If we do these calculations using one of the many computer programs available,
the program will calculate these for us.
For the purposes of illustration,
I shall also give a short table of the distribution
for different degrees of freedom (Table 3).
For each of the degrees of freedom given,
Table 2 gives the value which will be exceeded,
in either positive or negative direction, with the given probability.
For example, Figure 3 shows the 5% two sided
probability points of the t distribution with 4 degrees of freedom.
Figure 3. 5% probability points of the t distribution with 4 degrees of freedom
We can use Student's t distribution to replace the Normal distribution
in confidence interval and significance tests for small samples.
To do this we must be able to assume that the observations
themselves come from a Normal distribution,
plus other assumptions for different applications as described below.
Then the 95% confidence interval for difference is given by
0.07 – t × 0.29 to 0.07 + t × 0.29.
t comes from the t distribution with 41 degrees of freedom.

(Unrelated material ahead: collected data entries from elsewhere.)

===== config.mk =====
export PLATFORM = sky130hd
export DESIGN_NAME = boton_sensor_ar
export DESIGN_NICKNAME = d
export VERILOG_FILES = /design/src/rtl/boton_sensor_ar.sv
export SDC_FILE = /design/constraint.sdc
export NUM_CORES = 1
export LEC_CHECK = 0
export BUFFER_PORTS_ARGS = -buffer_cell sky130_fd_sc_hd__buf_2
export CAP_MARGIN = 20
export CELL_PAD_IN_SITES_DETAIL_PLACEMENT = 1
export CELL_PAD_IN_SITES_GLOBAL_PLACEMENT = 1
export CORE_MARGIN = 8
export CORE_UTILIZATION = 38
export DETAILED_ROUTE_END_ITERATION = 6
export PLACE_DENSITY_LB_ADDON = 0.1
export SYNTH_ARGS = -nofsm -noshare
export SYNTH_HDL_FRONTEND = slang
export SYNTH_SLANG_ARGS = --single-unit

===== constraint.sdc =====
create_clock -name clk -period 1.55 [get_ports clk]
set_input_delay 0.31 -clock clk [delete_from_list [all_inputs] [get_ports clk]]
set_output_delay 0.31 -clock clk [all_outputs]
set_load 0.03 [all_outputs]

===== src/rtl/boton_sensor_ar.sv =====
// boton_sensor_ar: debounce/qualify filter for one button or sensor input, with edge strobes.
// Define AR_SYNC_EN to add a two-flop synchronizer in front of the filter (+2 clocks latency).
module boton_sensor_ar #(
  parameter int STABLE_CYCLES = 10000,
  parameter bit SENSOR_MODE = 1'b0,
  parameter int CNT_W = $clog2(STABLE_CYCLES + 1)
) (
  input  logic clk,
  input  logic reset,
  input  logic sig_in,
  output logic sig_out,
  output logic rise_pulse,
  output logic fall_pulse
);
  localparam logic [CNT_W-1:0] LAST = CNT_W'(STABLE_CYCLES - 1);
  logic s, diff, fast_fall, out_nxt;
  logic [CNT_W-1:0] cnt, cnt_nxt;
`ifdef AR_SYNC_EN
  logic [1:0] sync;
  always_ff @(posedge clk)
    sync <= reset ? 2'b00 : {sync[0], sig_in};
  assign s = sync[1];
`else
  assign s = sig_in;
`endif
  // in sensor mode a drop to 0 bypasses the qualification count
  always_comb begin
    diff = s != sig_out;
    fast_fall = SENSOR_MODE && !s;
    out_nxt = (diff && (fast_fall || cnt == LAST)) ? s : sig_out;
    cnt_nxt = (diff && !fast_fall && cnt != LAST) ? cnt + CNT_W'(1) : '0;
  end
  always_ff @(posedge clk) begin
    if (reset) begin
      sig_out <= 1'b0;
      cnt <= '0;
      rise_pulse <= 1'b0;
      fall_pulse <= 1'b0;
    end else begin
      sig_out <= out_nxt;
      cnt <= cnt_nxt;
      rise_pulse <= out_nxt & ~sig_out;
      fall_pulse <= ~out_nxt & sig_out;
    end
  end
endmodule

It is the 5% point of the distribution, because 5% of observations
will be further from zero than t, 95% will be closer to zero than t.
From Table ??, for 41 degrees of freedom, t = 2.02.

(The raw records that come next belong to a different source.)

**src/rtl/lsu_bus_sequencer.sv**
```systemverilog
// Memory-stage load/store sequencer: runs one RV32I load/store as one or two aligned word bus transactions.
// Latency: request accepted in IDLE, one FIRST (+ one SECOND if misaligned) state held until BusAck, then one DONE cycle.
// Backpressure: StallM holds the upstream pipeline until the final ack; bus outputs stay stable until BusAck.
module lsu_bus_sequencer #(
  parameter int ADDR_WIDTH = 32
) (
  input  logic                  CLK,
  input  logic                  RST,
  input  logic                  MemReadM,
  input  logic                  MemWriteM,
  input  logic [2:0]            StrobeM,
  input  logic [ADDR_WIDTH-1:0] AddrM,
  input  logic [31:0]           WriteDataM,
  output logic                  StallM,
  output logic [31:0]           ReadDataM,
  output logic                  BusReq,
  output logic                  BusWe,
  output logic [ADDR_WIDTH-1:0] BusAddr,
  output logic [31:0]           BusWData,
  output logic [3:0]            BusBE,
  input  logic [31:0]           BusRData,
  input  logic                  BusAck
);

  typedef enum logic [1:0] {
    S_IDLE   = 2'd0,
    S_FIRST  = 2'd1,
    S_SECOND = 2'd2,
    S_DONE   = 2'd3
  } state_t;

  state_t r_state;
  state_t w_state_nxt;

  // Registered bus side and load assembly state
  logic                  r_bus_req;
  logic                  r_bus_we;
  logic [ADDR_WIDTH-1:0] r_bus_addr;
  logic [31:0]           r_bus_wdata;
  logic [3:0]            r_bus_be;
  logic [31:0]           r_lo;
  logic [31:0]           r_rdata;

  // Next values for the bus registers and capture strobes
  logic                  w_req_nxt;
  logic                  w_we_nxt;
  logic [ADDR_WIDTH-1:0] w_addr_nxt;
  logic [31:0]           w_wdata_nxt;
  logic [3:0]            w_be_nxt;
  logic                  w_ld_lo;
  logic                  w_ld_rdata;
  logic                  w_stall;

  // Lane arithmetic derived from the (stall-held) request inputs
  logic                  w_access;
  logic [1:0]            w_off;
  logic [4:0]            w_shamt;
  logic [3:0]            w_mask_n;
  logic [7:0]            w_mask8;
  logic                  w_split;
  logic [ADDR_WIDTH-1:0] w_word_addr;
  logic [63:0]           w_wdata64;
  logic [31:0]           w_lo;
  logic [31:0]           w_hi;
  logic [31:0]           w_raw;
  logic [31:0]           w_ext;

  assign w_access    = MemReadM | MemWriteM;
  assign w_off       = AddrM[1:0];
  assign w_shamt     = {w_off, 3'b000};
  assign w_word_addr = {AddrM[ADDR_WIDTH-1:2], 2'b00};
  assign w_wdata64   = {32'b0, WriteDataM} << w_shamt;
  assign w_mask8     = {4'b0000, w_mask_n} << w_off;
  // Any enabled byte beyond lane 3 means the access crosses into the next word
  assign w_split     = |w_mask8[7:4];

  // Byte mask for the access size; size 11 behaves as a word
  always_comb begin
    case (StrobeM[1:0])
      2'b00:   w_mask_n = 4'b0001;
      2'b01:   w_mask_n = 4'b0011;
      default: w_mask_n = 4'b1111;
    endcase
  end

  // The final ack of a split load supplies the upper word; a single ack supplies the lower word
  assign w_lo  = (r_state == S_SECOND) ? r_lo     : BusRData;
  assign w_hi  = (r_state == S_SECOND) ? BusRData : 32'b0;
  assign w_raw = 32'({w_hi, w_lo} >> w_shamt);

  // Keep the low n bytes and sign- or zero-extend from the top kept byte
  always_comb begin
    case (StrobeM[1:0])
      2'b00:   w_ext = {{24{w_raw[7]  & ~StrobeM[2]}}, w_raw[7:0]};
      2'b01:   w_ext = {{16{w_raw[15] & ~StrobeM[2]}}, w_raw[15:0]};
      default: w_ext = w_raw;
    endcase
  end

  // State register
  always_ff @(posedge CLK or posedge RST) begin
    if (RST) begin
      r_state <= S_IDLE;
    end else begin
      r_state <= w_state_nxt;
    end
  end

  // Next-state logic; acks outside FIRST/SECOND are ignored
  always_comb begin
    w_state_nxt = r_state;
    case (r_state)
      S_IDLE:   if (w_access) w_state_nxt = S_FIRST;
      S_FIRST:  if (BusAck)   w_state_nxt = w_split ? S_SECOND : S_DONE;
      S_SECOND: if (BusAck)   w_state_nxt = S_DONE;
      S_DONE:                 w_state_nxt = S_IDLE;
      default:                w_state_nxt = S_IDLE;
    endcase
  end

  // Outputs: stall, next bus register values, load capture strobes
  always_comb begin
    w_req_nxt   = r_bus_req;
    w_we_nxt    = r_bus_we;
    w_addr_nxt  = r_bus_addr;
    w_wdata_nxt = r_bus_wdata;
    w_be_nxt    = r_bus_be;
    w_ld_lo     = 1'b0;
    w_ld_rdata  = 1'b0;
    w_stall     = 1'b0;
    case (r_state)
      S_IDLE: begin
        w_stall = w_access;
        if (w_access) begin
          w_req_nxt   = 1'b1;
          w_we_nxt    = MemWriteM;
          w_addr_nxt  = w_word_addr;
          w_wdata_nxt = w_wdata64[31:0];
          w_be_nxt    = w_mask8[3:0];
        end
      end
      S_FIRST: begin
        w_stall = 1'b1;
        if (BusAck) begin
          w_ld_lo = ~r_bus_we;
          if (w_split) begin
            w_addr_nxt  = w_word_addr + ADDR_WIDTH'(4);
            w_wdata_nxt = w_wdata64[63:32];
            w_be_nxt    = w_mask8[7:4];
          end else begin
            w_ld_rdata  = ~r_bus_we;
            w_req_nxt   = 1'b0;
            w_we_nxt    = 1'b0;
            w_addr_nxt  = '0;
            w_wdata_nxt = '0;
            w_be_nxt    = '0;
          end
        end
      end
      S_SECOND: begin
        w_stall = 1'b1;
        if (BusAck) begin
          w_ld_rdata  = ~r_bus_we;
          w_req_nxt   = 1'b0;
          w_we_nxt    = 1'b0;
          w_addr_nxt  = '0;
          w_wdata_nxt = '0;
          w_be_nxt    = '0;
        end
      end
      default: begin
        w_req_nxt   = 1'b0;
        w_we_nxt    = 1'b0;
        w_addr_nxt  = '0;
        w_wdata_nxt = '0;
        w_be_nxt    = '0;
      end
    endcase
  end

  // Bus registers, lower-word capture and the load result register
  always_ff @(posedge CLK or posedge RST) begin
    if (RST) begin
      r_bus_req   <= 1'b0;
      r_bus_we    <= 1'b0;
      r_bus_addr  <= '0;
      r_bus_wdata <= '0;
      r_bus_be    <= '0;
      r_lo        <= '0;
      r_rdata     <= '0;
    end else begin
      r_bus_req   <= w_req_nxt;
      r_bus_we    <= w_we_nxt;
      r_bus_addr  <= w_addr_nxt;
      r_bus_wdata <= w_wdata_nxt;
      r_bus_be    <= w_be_nxt;
      if (w_ld_lo) begin
        r_lo <= BusRData;
      end
      if (w_ld_rdata) begin
        r_rdata <= w_ext;
      end
    end
  end

  // Stall is masked while reset is held so the pipeline never sees a stale request
  assign StallM    = w_stall & ~RST;
  assign ReadDataM = r_rdata;
  assign BusReq    = r_bus_req;
  assign BusWe     = r_bus_we;
  assign BusAddr   = r_bus_addr;
  assign BusWData  = r_bus_wdata;
  assign BusBE     = r_bus_be;

endmodule

```
**config.mk**
```make
export PLATFORM = sky130hd
export DESIGN_NAME = lsu_bus_sequencer
export DESIGN_NICKNAME = d
export VERILOG_FILES = /design/src/rtl/lsu_bus_sequencer.sv
export SDC_FILE = /design/constraint.sdc
export NUM_CORES = 1
export LEC_CHECK = 0
export BUFFER_PORTS_ARGS = -buffer_cell sky130_fd_sc_hd__buf_2
export CAP_MARGIN = 20
export CORE_AREA = 4 4 139 141
export DETAILED_ROUTE_END_ITERATION = 8
export DIE_AREA = 0 0 143 145
export PLACE_DENSITY = 0.71
export SYNTH_ARGS = -nofsm -noshare
export SYNTH_HDL_FRONTEND = slang
export SYNTH_SLANG_ARGS = --single-unit
export TNS_END_PERCENT = 1
```
**constraint.sdc**
```tcl
create_clock -name CLK -period 5.4 [get_ports CLK]
set_input_delay 0.81 -clock CLK [delete_from_list [all_inputs] [get_ports CLK]]
set_output_delay 0.81 -clock CLK [all_outputs]
set_load 0.005 [all_outputs]
```
==> flow_summary.ini <==
[status]
status = complete, no violations

[sta]
fin_ws_ns = 1.85
finClkSkew_ns = 0.00744
rsz0062_at_grt = no
worstMarginPinSlew_ns = 0.975
fmax_ghz = 0.282
fin_tns_setup_ns = 0
timing.final.crit_share = 0.657
holdWs_ns = 0.474
setup_viol = 0
slew_violations = 0
fin_crit_ns = 3.55
relSlewSlack = 0.346
hold_viol_final = 0

[routing]
drt-initial-drc-count = 578
ant_nets = 0
routedWlPerCell_um = 20.0
first_pass_iters = 6
via_count = 7494
vias_per_cell = 5.97
drc = 0
drt_wl_total_um = 25100

[cts]
cts_buffer_depth = 2
cts.hold.buffers_added = 0
cts_made_buffers = 17
root_buffer = clkbuf_16
path_clk_slew_ns = 0.06
cts_tree = yes
clk_latency_ns = 0.42
post-cts-setup-buffers = 0
htreeDepth = 4
cts_sinks = 134
cts.repair.resized = 0

[global_route]
grt_max_degree = 85
met3_usage = 0.0500
grtUsageMet1 = 0.320
gr-total-overflow = 0
antenna_found_initial = 4
grt.busiest_layer = met2
grt_usage = 0.236
grt_first_pass_wirelength_um = 39100
grt_pass1_vias = 7172
met2_usage = 0.380

[logic_synthesis]
yosysMostFrequentCell = dfrtp_1
ys_top_cells_by_count = dfrtp_1, nand2_1, nor2_1
syn_inst = 846
ys.warnings.count = 0
synth_flop_cell = dfrtp_1
syn_avg_cell_area_um2 = 9.62
ys_ff_latch = 134
yosysTopAreaCellShare = 0.412
synth_seq_area_share = 0.412
synthTopCellsByArea = dfrtp_1, mux2i_1, nand2_1
mappedNetlistArea_um2 = 8140
synth_top_area_cell = dfrtp_1
async_reset_ff_frac = 1.00
ys_types = 72
synth_edf_count = 0

[setup_path]
crit_path_end = BusAddr[11]$_DFFE_PP0P_
critical_path.reg2reg.endpoint = BusAddr[11]$_DFFE_PP0P_
cp_max_fo = 43
crit_type = in -> reg
cp.required_ns = 5.77
endpoint_kind = register
r2r_cells = 7
startpoint_type = primary input
critical_path_arrival_ns = 3.91
reg2reg_from = r_state[1]$_DFFE_PP0P_
startpoint = AddrM[1]
reg2reg_slack_ns = 2.22

[finish]
final_cell_area_um2 = 9780
layout.nets = 1121
area_growth_pct = 20.1
fill_cells = 1676
drive_above_1_share = 0.322

[placement]
placed_cell_area_um2 = 9170
port_buffers = 204
dp_slack_ns = 1.49
dp_hpwl_um = 17600
place.gp.congestion = 0.877

[power_and_ir_drop]
powerDensity_nw_per_um2 = 487
total_power_mw = 4.77
leakagePower_nw = 4.41
vdd_drop_max_mv = 0.286

[floorplan]
ios = 207
die_w_um = 143
core_um2 = 18000
initial_core_util = 0.453
rows = 49
fp.dieArea_um2 = 20700
die_h_um = 145

[job]
cap_violations = 0

[worst_hold_path]
hp-class = reg -> reg
kinds of logic after synthesis:
kind of cell    share of synthesized area
other cells                      0.000461
fa+ha+maj                         0.00768
mux                                 0.148
flops                               0.412
buf+inv                            0.0507
simple gates                        0.159
xor+xnor                          0.00753
compound gates                      0.215
placed cells by master, fill, tap and decap left out, types with 18 or more instances in the layout:
cell type  count
a22oi_1       19
nand3_1       18
a31oi_1       21
nor2_1        63
o21ai_0       52
mux2_2        36
buf_2        203
a21oi_1       58
dfrtp_1      134
nand2_1      119
mux2i_1       48
worst max-delay path, cell delays in order:
cell and delay, ns:
buf_2 0.66, nand3_1 0.27, a21boi_2 0.81, nand2_1 0.74
nor4_1 0.45, a211o_1 0.14
final cells by class:
type | count | area, um2 | area share
antenna | 2 | 5.00 | 0.000512
multi-input combinational | 631 | 4390 | 0.449
tap | 229 | 287 | 0.0293
clock buffer | 18 | 439 | 0.0449
inverter | 14 | 57.6 | 0.00589
clock inverter | 14 | 126 | 0.0129
sequential | 134 | 3350 | 0.343
timing repair buffer | 214 | 1120 | 0.114
worst min path at each step:
stage | from | end | slack [ns] | cells past startpoint
after global placement | BusBE[0]$_DFFE_PP0P_ | BusBE[0]$_DFFE_PP0P_ | 0.45 | 2
after global routing | BusWData[23]$_DFFE_PP0P_ | BusWData[23]$_DFFE_PP0P_ | 0.50 | 2
final | BusAddr[8]$_DFFE_PP0P_ | BusAddr[8]$_DFFE_PP0P_ | 0.47 | 2
after CTS | BusAddr[8]$_DFFE_PP0P_ | BusAddr[8]$_DFFE_PP0P_ | 0.48 | 2
after floorplan | BusBE[0]$_DFFE_PP0P_ | BusBE[0]$_DFFE_PP0P_ | 0.46 | 2
after detailed placement | BusAddr[8]$_DFFE_PP0P_ | BusAddr[8]$_DFFE_PP0P_ | 0.47 | 2
metrics by stage:
step / utilization / instances
final: 0.544 / 1256
after global routing: 0.544 / 1255
after CTS: 0.542 / 1251
after detailed placement: 0.510 / 1219
after global placement: 0.510 / 1219
after floorplan: - / 847
power by group:
part | internal [mW] | total, mW | switching (mW)
sequential | 1.42 | 1.68 | 0.263
clock | 0.648 | 1.12 | 0.474
combinational | 0.856 | 1.96 | 1.10
layer usage:
metal,share of wire,wire length (um)
met1,0.41,10400
met2,0.48,11900
met3,0.090,2250
met4,0.018,462
met5,0.0016,40
state kept, by name (all words and copies together) (netlist names):
| name | flops |
|---|---|
| r_lo | 32 |
| BusReq | 1 |
| BusWData | 32 |
| BusBE | 4 |
| BusAddr | 30 |
| r_state | 2 |
| ReadDataM | 32 |
| BusWe | 1 |
Power figures use the tool's default switching activity.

Hence the 95% CI is 0.07 –2.02 × 0.29 to 0.07 + 2.02 × 0.29
= –0.52 to +0.66 mmol/L.
We can also carry out a test of significance,
testing the null hypothesis that in the population the
difference between means = 0.
We take the observed difference divided by its standard error and,
if the null hypothesis were true, this would be an observation
from the t distribution with 41 degrees of freedom. We have
difference/SE = 0.07/0.95 = 0.24.
From Table 2, the probability of such an extreme
value is greater than 0.10.
If we use a good computer program, this will calculate the P value for us more accurately.
In this case we get P = 0.8228, which we report as P = 0.8.
We can check the assumption that energy expenditure
follows a Normal distribution in each population by histograms and Normal plots.
Figure 4 shows histograms for each group.
Figure 4. Histograms of blood glucose in two groups of neonates
There are not enough observations to judge whether the data follow
Normal distributions.
We can improve matters by combining the two groups.
The distribution would be affected by any difference between the means,
perhaps even becoming bimodal.
We get round this by subtracting the group mean from each observation
to give residuals.
The residuals have mean = 0 in each group.
We can then put them together to form a single distribution,
as shown in Figure 5.
Figure 5. Distribution of residual blood glucose,
with corresponding Normal distribution curve
This looks fairly symmetrical, but there are still only a few observations.
We cannot really say whether the Normal distribution and the data have the same shape.
There is a better graphical method to examine the fit of a Normal distribution
to a set of data, the Normal quantile plot or Normal plot for short.
A Normal plot is a plot of the observed data against the values
which we would expect if the data actually followed a Normal distribution.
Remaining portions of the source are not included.